Comparison of Methods
We have discussed hashing, sparse indices, and B-trees as possible methods for organizing external files. It is interesting to compare, for each method, the number of block accesses involved in a file operation.
Hashing is frequently the fastest of the three methods, requiring two block accesses on average for each operation (excluding the block accesses required to search the bucket table), if the number of buckets is sufficiently large that the typical bucket uses only one block. With hashing, however, we cannot easily access the records in sorted order.
A sparse index on a file of n records allows the file operations to be done in about 2 + log(n/bb′) block accesses using binary search; here b is the number of records that fit on a block, and b′ is the number of key-pointer pairs that fit on a block for the index file. B-trees allow file operations in about 2 + logm/2[n/b] block
accesses, where m, the maximum degree of the interior nodes, is approximately b′. Both sparse indices and B-trees allow records to be accessed in sorted order.

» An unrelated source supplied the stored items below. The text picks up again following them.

File: src/design/pth_sensor_compensation_unit_defines.svh
// Assertion macros shared by the compensation unit RTL.
// Expects signals clk and rst_n in the scope where a macro is used.
`ifndef PTH_SENSOR_COMPENSATION_UNIT_DEFINES_SVH
`define PTH_SENSOR_COMPENSATION_UNIT_DEFINES_SVH

`ifndef SYNTHESIS
// Check a property on every rising clock edge outside reset
`define PSCU_ASSERT(lbl, prop) \
    lbl: assert property (@(posedge clk) disable iff (!rst_n) prop) \
        else $error("pscu assertion failed");
// Check that a condition never holds outside reset
`define PSCU_ASSERT_NEVER(lbl, cond) \
    lbl: assert property (@(posedge clk) disable iff (!rst_n) !(cond)) \
        else $error("pscu forbidden condition seen");
`else
`define PSCU_ASSERT(lbl, prop)
`define PSCU_ASSERT_NEVER(lbl, cond)
`endif

`endif

File: src/design/pscu_pkg.sv
// Types, constants and the compensation microprogram of the compensation unit.
// Used by pscu_front, pscu_engine and pth_sensor_compensation_unit.
package pscu_pkg;

    // Queue between front and engine
    localparam int QUEUE_DEPTH_DEF = 4;

    // Scratch memory and sequencer sizes
    localparam int TMP_AW     = 4;
    localparam int PC_W       = 7;
    localparam int UOP_COUNT  = 73;
    localparam int MUL_CHUNKS = 4;
    localparam int DIV_STEPS  = 64;

    // Microprogram steps whose results feed the output fields
    localparam logic [PC_W-1:0] UPC_TEMP = 7'd14;
    localparam logic [PC_W-1:0] UPC_PRES = 7'd46;
    localparam logic [PC_W-1:0] UPC_HUM  = 7'd72;

    // Configuration register indexes
    localparam logic [2:0] REG_TP_LOW    = 3'd0;
    localparam logic [2:0] REG_TP_MID    = 3'd1;
    localparam logic [2:0] REG_TP_HIGH   = 3'd2;
    localparam logic [2:0] REG_HUM_FIRST = 3'd3;
    localparam logic [2:0] REG_HUM_REST  = 3'd4;

    // Clamp limits
    localparam logic signed [31:0] TEMP_MAX = 32'sd32767;
    localparam logic signed [31:0] TEMP_MIN = -32'sd32768;
    localparam logic signed [31:0] HUM_MAX  = 32'sd419430400;

    typedef struct packed {
        logic [63:0] tp_low;
        logic [63:0] tp_mid;
        logic [63:0] tp_high;
        logic [7:0]  hum_first;
        logic [55:0] hum_rest;
    } pscu_calib_t;

    typedef struct packed {
        logic [15:0] raw_humidity;
        logic [19:0] raw_temperature;
        logic [19:0] raw_pressure;
    } pscu_item_t;

    typedef struct packed {
        logic       valid;
        pscu_item_t item;
    } pscu_deq_t;

    typedef enum logic [2:0] {
        OP_ADD,
        OP_SUB,
        OP_MUL,
        OP_SRA,
        OP_SHL,
        OP_DIV
    } uop_kind_t;

    // Fixed operands: raw inputs, coefficients and constants
    typedef enum logic [4:0] {
        FX_AT, FX_AP, FX_AH,
        FX_T1, FX_T2, FX_T3,
        FX_P1, FX_P2, FX_P3, FX_P4, FX_P5, FX_P6, FX_P7, FX_P8, FX_P9,
        FX_H1, FX_H2, FX_H3, FX_H4, FX_H5, FX_H6,
        FX_C5, FX_C128, FX_C128000, FX_C2P20, FX_C3125, FX_C2P47,
        FX_C76800, FX_C16384, FX_C32768, FX_C2097152, FX_C8192
    } fx_src_t;

    typedef enum logic [2:0] {
        ST_IDLE,
        ST_READ,
        ST_EXEC,
        ST_MUL,
        ST_DIV,
        ST_DONE
    } eng_state_t;

    typedef struct packed {
        uop_kind_t             kind;
        logic                  w32;
        logic [TMP_AW-1:0]     dst;
        logic                  a_fx;
        logic [4:0]            a_sel;
        logic                  b_fx;
        logic [4:0]            b_sel;
        logic [5:0]            sh;
    } pscu_uop_t;

    function automatic pscu_uop_t mk_op(uop_kind_t k, logic w, int d, logic afx, int a,
                                        logic bfx, int b, int s);
        pscu_uop_t u;
        u.kind  = k;
        u.w32   = w;
        u.dst   = TMP_AW'(d);
        u.a_fx  = afx;
        u.a_sel = 5'(a);
        u.b_fx  = bfx;
        u.b_sel = 5'(b);
        u.sh    = 6'(s);
        return u;
    endfunction

    // temp op temp
    function automatic pscu_uop_t rr(uop_kind_t k, logic w, int d, int a, int b);
        return mk_op(k, w, d, 1'b0, a, 1'b0, b, 0);
    endfunction

    // temp op fixed
    function automatic pscu_uop_t rf(uop_kind_t k, logic w, int d, int a, fx_src_t f);
        return mk_op(k, w, d, 1'b0, a, 1'b1, int'(f), 0);
    endfunction

    // fixed op temp
    function automatic pscu_uop_t fr(uop_kind_t k, logic w, int d, fx_src_t f, int b);
        return mk_op(k, w, d, 1'b1, int'(f), 1'b0, b, 0);
    endfunction

    // fixed op fixed
    function automatic pscu_uop_t ff(uop_kind_t k, logic w, int d, fx_src_t f, fx_src_t g);
        return mk_op(k, w, d, 1'b1, int'(f), 1'b1, int'(g), 0);
    endfunction

    // shift of a temp
    function automatic pscu_uop_t shr(uop_kind_t k, logic w, int d, int a, int s);
        return mk_op(k, w, d, 1'b0, a, 1'b0, 0, s);
    endfunction

    // shift of a fixed operand
    function automatic pscu_uop_t shf(uop_kind_t k, logic w, int d, fx_src_t f, int s);
        return mk_op(k, w, d, 1'b1, int'(f), 1'b0, 0, s);
    endfunction

    // Compensation microprogram; w32 steps wrap to 32 bits and sign-extend
    function automatic pscu_uop_t uop_rom(logic [PC_W-1:0] pc);
        pscu_uop_t u;
        case (pc)
            // temperature path
            7'd0:  u = shf(OP_SRA, 1'b1, 0, FX_AT, 3);
            7'd1:  u = shf(OP_SHL, 1'b1, 1, FX_T1, 1);
            7'd2:  u = rr(OP_SUB, 1'b1, 0, 0, 1);
            7'd3:  u = rf(OP_MUL, 1'b1, 0, 0, FX_T2);
            7'd4:  u = shr(OP_SRA, 1'b1, 0, 0, 11);
            7'd5:  u = shf(OP_SRA, 1'b1, 1, FX_AT, 4);
            7'd6:  u = rf(OP_SUB, 1'b1, 1, 1, FX_T1);
            7'd7:  u = rr(OP_MUL, 1'b1, 1, 1, 1);
            7'd8:  u = shr(OP_SRA, 1'b1, 1, 1, 12);
            7'd9:  u = rf(OP_MUL, 1'b1, 1, 1, FX_T3);
            7'd10: u = shr(OP_SRA, 1'b1, 1, 1, 14);
            7'd11: u = rr(OP_ADD, 1'b1, 2, 0, 1);
            7'd12: u = rf(OP_MUL, 1'b1, 3, 2, FX_C5);
            7'd13: u = rf(OP_ADD, 1'b1, 3, 3, FX_C128);
            7'd14: u = shr(OP_SRA, 1'b1, 3, 3, 8);
            // pressure path
            7'd15: u = rf(OP_SUB, 1'b0, 4, 2, FX_C128000);
            7'd16: u = rr(OP_MUL, 1'b0, 5, 4, 4);
            7'd17: u = rf(OP_MUL, 1'b0, 6, 5, FX_P6);
            7'd18: u = rf(OP_MUL, 1'b0, 7, 4, FX_P5);
            7'd19: u = shr(OP_SHL, 1'b0, 7, 7, 17);
            7'd20: u = rr(OP_ADD, 1'b0, 6, 6, 7);
            7'd21: u = shf(OP_SHL, 1'b0, 7, FX_P4, 35);
            7'd22: u = rr(OP_ADD, 1'b0, 6, 6, 7);
            7'd23: u = rf(OP_MUL, 1'b0, 5, 5, FX_P3);
            7'd24: u = shr(OP_SRA, 1'b0, 5, 5, 8);
            7'd25: u = rf(OP_MUL, 1'b0, 7, 4, FX_P2);
            7'd26: u = shr(OP_SHL, 1'b0, 7, 7, 12);
            7'd27: u = rr(OP_ADD, 1'b0, 5, 5, 7);
            7'd28: u = rf(OP_ADD, 1'b0, 5, 5, FX_C2P47);
            7'd29: u = rf(OP_MUL, 1'b0, 5, 5, FX_P1);
            7'd30: u = shr(OP_SRA, 1'b0, 5, 5, 33);
            7'd31: u = ff(OP_SUB, 1'b0, 7, FX_C2P20, FX_AP);
            7'd32: u = shr(OP_SHL, 1'b0, 7, 7, 31);
            7'd33: u = rr(OP_SUB, 1'b0, 7, 7, 6);
            7'd34: u = rf(OP_MUL, 1'b0, 7, 7, FX_C3125);
            7'd35: u = rr(OP_DIV, 1'b0, 7, 7, 5);
            7'd36: u = shr(OP_SRA, 1'b0, 8, 7, 13);
            7'd37: u = fr(OP_MUL, 1'b0, 9, FX_P9, 8);
            7'd38: u = rr(OP_MUL, 1'b0, 9, 9, 8);
            7'd39: u = shr(OP_SRA, 1'b0, 9, 9, 25);
            7'd40: u = fr(OP_MUL, 1'b0, 10, FX_P8, 7);
            7'd41: u = shr(OP_SRA, 1'b0, 10, 10, 19);
            7'd42: u = rr(OP_ADD, 1'b0, 7, 7, 9);
            7'd43: u = rr(OP_ADD, 1'b0, 7, 7, 10);
            7'd44: u = shr(OP_SRA, 1'b0, 7, 7, 8);
            7'd45: u = shf(OP_SHL, 1'b0, 9, FX_P7, 4);
            7'd46: u = rr(OP_ADD, 1'b0, 7, 7, 9);
            // humidity path
            7'd47: u = rf(OP_SUB, 1'b1, 0, 2, FX_C76800);
            7'd48: u = shf(OP_SHL, 1'b1, 1, FX_AH, 14);
            7'd49: u = shf(OP_SHL, 1'b1, 4, FX_H4, 20);
            7'd50: u = rr(OP_SUB, 1'b1, 1, 1, 4);
            7'd51: u = fr(OP_MUL, 1'b1, 4, FX_H5, 0);
            7'd52: u = rr(OP_SUB, 1'b1, 1, 1, 4);
            7'd53: u = rf(OP_ADD, 1'b1, 1, 1, FX_C16384);
            7'd54: u = shr(OP_SRA, 1'b1, 1, 1, 15);
            7'd55: u = rf(OP_MUL, 1'b1, 4, 0, FX_H6);
            7'd56: u = shr(OP_SRA, 1'b1, 4, 4, 10);
            7'd57: u = rf(OP_MUL, 1'b1, 5, 0, FX_H3);
            7'd58: u = shr(OP_SRA, 1'b1, 5, 5, 11);
            7'd59: u = rf(OP_ADD, 1'b1, 5, 5, FX_C32768);
            7'd60: u = rr(OP_MUL, 1'b1, 4, 4, 5);
            7'd61: u = shr(OP_SRA, 1'b1, 4, 4, 10);
            7'd62: u = rf(OP_ADD, 1'b1, 4, 4, FX_C2097152);
            7'd63: u = rf(OP_MUL, 1'b1, 4, 4, FX_H2);
            7'd64: u = rf(OP_ADD, 1'b1, 4, 4, FX_C8192);
            7'd65: u = shr(OP_SRA, 1'b1, 4, 4, 14);
            7'd66: u = rr(OP_MUL, 1'b1, 1, 1, 4);
            7'd67: u = shr(OP_SRA, 1'b1, 4, 1, 15);
            7'd68: u = rr(OP_MUL, 1'b1, 4, 4, 4);
            7'd69: u = shr(OP_SRA, 1'b1, 4, 4, 7);
            7'd70: u = rf(OP_MUL, 1'b1, 4, 4, FX_H1);
            7'd71: u = shr(OP_SRA, 1'b1, 4, 4, 4);
            7'd72: u = rr(OP_SUB, 1'b1, 1, 1, 4);
            default: u = rr(OP_ADD, 1'b0, 15, 15, 15);
        endcase
        return u;
    endfunction

endpackage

All of these methods are remarkably good compared to the obvious sequential scan of a file. The timing differences among them, however, are small and difficult to determine analytically, especially considering that the relevant parameters such as the expected file length and the occupancy rates of blocks are hard to predict in advance.
It appears that the B-tree is becoming increasingly popular as a means of accessing files in database systems. Part of the reason lies in its ability to handle queries asking for records with keys in a certain range (which benefit from the fact that the records appear in sorted order in the main file). The sparse index also handles such queries efficiently, but is almost sure to be less efficient than the B-tree. Intuitively, the reason B-trees are superior to sparse indices is that we can view a B- tree as a sparse index on a sparse index on a sparse index, and so on. (Rarely, however, do we need more than three levels of indices.)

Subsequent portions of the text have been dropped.